In deze zaak heeft het gerechtshof Amsterdam op 16 juli 2018 uitspraak gedaan in hoger beroep tegen een vonnis van de politierechter in de rechtbank Noord-Holland. De verdachte, geboren in 1995, was beschuldigd van het medeplegen van diefstal van kledingstukken van een kledingrek buiten een winkel in Bergen (NH) op 9 maart 2017. De tenlastelegging omvatte het wachten met de auto op een medeverdachte, het beschikbaar stellen van de auto als vluchtauto en het besturen van deze auto na het plegen van de diefstal. De verdachte ontkende op de hoogte te zijn van de plannen van de medeverdachte en stelde dat hij niet had gezien dat deze met gestolen kleding in de auto stapte.
Het hof heeft echter vastgesteld dat de verdachte op de hoogte was van de diefstal en dat er sprake was van een gezamenlijk plan. De medeverdachte heeft in één greep 19 kledingstukken gestolen, met een totale waarde van € 3.769, terwijl de verdachte als bestuurder van de vluchtauto fungeerde. Het hof heeft het alternatieve scenario van de verdachte als ongeloofwaardig terzijde geschoven en heeft geoordeeld dat de bijdrage van de verdachte aan de diefstal voldoende gewicht had om hem schuldig te verklaren.
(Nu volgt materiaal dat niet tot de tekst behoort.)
[src/rtl/mem_arb_pkg.sv]
// Shared encodings for mem_arbiter: FSM states, memory_unit func codes and
// the reserved invalid func value.
package mem_arb_pkg;

   typedef enum logic [1:0] {
      IDLE     = 2'd0,
      ISSUE    = 2'd1,
      WAIT_RDY = 2'd2,
      DONE     = 2'd3
   } arb_state_e;

   // Func codes mirror the memory_unit command set.
   localparam logic [1:0] GET_CONTENTS = 2'b00;
   localparam logic [1:0] SET_CONTENTS = 2'b01;
   localparam logic [1:0] GET_FREE     = 2'b10;
   localparam logic [1:0] INVALID_FUNC = 2'b11;

   function automatic logic [15:0] sat_inc16(input logic [15:0] v);
      return (v == 16'hFFFF) ? v : v + 16'd1;
   endfunction

endpackage

[src/rtl/mem_arbiter_rr_pick2.sv]
// Combinational two-way round-robin select: a lone requester wins, and on
// contention the client that was not granted last wins.
module rr_pick2 (
   input  logic req0_i,
   input  logic req1_i,
   input  logic last_grant_i,
   output logic valid_o,
   output logic grant_o
);

   always_comb begin
      valid_o = req0_i | req1_i;
      if (req0_i && req1_i) begin
         grant_o = ~last_grant_i;
      end else begin
         grant_o = req1_i;
      end
   end

endmodule

[src/rtl/mem_arbiter.sv]
// Two-client round-robin front end for the memory_unit command port.
// Optional grant counters are built when MEM_ARB_STATS_EN is defined.
module mem_arbiter
   import mem_arb_pkg::*;
#(
   parameter int ADDR_W = 10,
   parameter int DATA_W = 28
) (
   input  logic              clk,
   input  logic              rst,
`ifdef MEM_ARB_STATS_EN
   output logic [15:0]       c0_grants,
   output logic [15:0]       c1_grants,
`endif
   input  logic              c0_req,
   input  logic [1:0]        c0_func,
   input  logic [ADDR_W-1:0] c0_addr,
   input  logic [DATA_W-1:0] c0_wdata,
   output logic              c0_ack,
   input  logic              c1_req,
   input  logic [1:0]        c1_func,
   input  logic [ADDR_W-1:0] c1_addr,
   input  logic [DATA_W-1:0] c1_wdata,
   output logic              c1_ack,
   output logic [DATA_W-1:0] rsp_data,
   output logic [ADDR_W-1:0] rsp_addr,
   output logic              rsp_err,
   output logic [1:0]        mem_func,
   output logic              mem_execute,
   output logic [ADDR_W-1:0] mem_addr_in,
   output logic [DATA_W-1:0] mem_data_in,
   input  logic [ADDR_W-1:0] mem_addr_out,
   input  logic [DATA_W-1:0] mem_data_out,
   input  logic              mem_is_ready
);

   arb_state_e        state_q;
   logic              last_grant_q;
   logic              gnt_q;
   logic              c0_ack_q, c1_ack_q, rsp_err_q, mem_execute_q;
   logic [1:0]        mem_func_q;
   logic [ADDR_W-1:0] mem_addr_q, rsp_addr_q;
   logic [DATA_W-1:0] mem_data_q, rsp_data_q;

   logic              pick_valid, pick_gnt;
   logic [1:0]        sel_func;
   logic [ADDR_W-1:0] sel_addr;
   logic [DATA_W-1:0] sel_wdata;

   rr_pick2 u_pick (
      .req0_i       (c0_req),
      .req1_i       (c1_req),
      .last_grant_i (last_grant_q),
      .valid_o      (pick_valid),
      .grant_o      (pick_gnt)
   );

   assign sel_func  = pick_gnt ? c1_func  : c0_func;
   assign sel_addr  = pick_gnt ? c1_addr  : c0_addr;
   assign sel_wdata = pick_gnt ? c1_wdata : c0_wdata;

   always_ff @(posedge clk or negedge rst) begin
      if (!rst) begin
         state_q       <= IDLE;
         last_grant_q  <= 1'b1;
         gnt_q         <= 1'b0;
         c0_ack_q      <= 1'b0;
         c1_ack_q      <= 1'b0;
         rsp_err_q     <= 1'b0;
         mem_execute_q <= 1'b0;
         mem_func_q    <= '0;
         mem_addr_q    <= '0;
         mem_data_q    <= '0;
         rsp_addr_q    <= '0;
         rsp_data_q    <= '0;
      end else begin
         case (state_q)
            IDLE: begin
               // Requests are held off while memory_unit is still initialising.
               if (pick_valid && mem_is_ready) begin
                  gnt_q        <= pick_gnt;
                  last_grant_q <= pick_gnt;
                  mem_func_q   <= sel_func;
                  mem_addr_q   <= sel_addr;
                  mem_data_q   <= sel_wdata;
                  if (sel_func == INVALID_FUNC) begin
                     rsp_err_q <= 1'b1;
                     c0_ack_q  <= ~pick_gnt;
                     c1_ack_q  <= pick_gnt;
                     state_q   <= DONE;
                  end else begin
                     mem_execute_q <= 1'b1;
                     state_q       <= ISSUE;
                  end
               end
            end
            ISSUE: begin
               mem_execute_q <= 1'b0;
               state_q       <= WAIT_RDY;
            end
            WAIT_RDY: begin
               if (mem_is_ready) begin
                  rsp_data_q <= mem_data_out;
                  rsp_addr_q <= mem_addr_out;
                  rsp_err_q  <= 1'b0;
                  c0_ack_q   <= ~gnt_q;
                  c1_ack_q   <= gnt_q;
                  state_q    <= DONE;
               end
            end
            DONE: begin
               c0_ack_q  <= 1'b0;
               c1_ack_q  <= 1'b0;
               rsp_err_q <= 1'b0;
               state_q   <= IDLE;
            end
            default: state_q <= IDLE;
         endcase
      end
   end

   assign c0_ack      = c0_ack_q;
   assign c1_ack      = c1_ack_q;
   assign rsp_err     = rsp_err_q;
   assign rsp_data    = rsp_data_q;
   assign rsp_addr    = rsp_addr_q;
   assign mem_func    = mem_func_q;
   assign mem_execute = mem_execute_q;
   assign mem_addr_in = mem_addr_q;
   assign mem_data_in = mem_data_q;

`ifdef MEM_ARB_STATS_EN
   logic        grant_fire;
   logic [15:0] c0_grants_q, c0_grants_d;
   logic [15:0] c1_grants_q, c1_grants_d;

   // Invalid-func selections count as grants too.
   assign grant_fire = (state_q == IDLE) && pick_valid && mem_is_ready;

   always_comb begin
      c0_grants_d = c0_grants_q;
      c1_grants_d = c1_grants_q;
      if (grant_fire) begin
         if (pick_gnt) begin
            c1_grants_d = sat_inc16(c1_grants_q);
         end else begin
            c0_grants_d = sat_inc16(c0_grants_q);
         end
      end
   end

   always_ff @(posedge clk or negedge rst) begin
      if (!rst) begin
         c0_grants_q <= '0;
         c1_grants_q <= '0;
      end else begin
         c0_grants_q <= c0_grants_d;
         c1_grants_q <= c1_grants_d;
      end
   end

   assign c0_grants = c0_grants_q;
   assign c1_grants = c1_grants_q;
`endif

endmodule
Het hof heeft het vonnis van de politierechter vernietigd en de verdachte veroordeeld tot een gevangenisstraf van één dag en een taakstraf van 60 uur. Het hof heeft rekening gehouden met de persoonlijke omstandigheden van de verdachte, waaronder zijn eerdere veroordelingen en zijn huidige situatie waarin hij een eigen bedrijf heeft.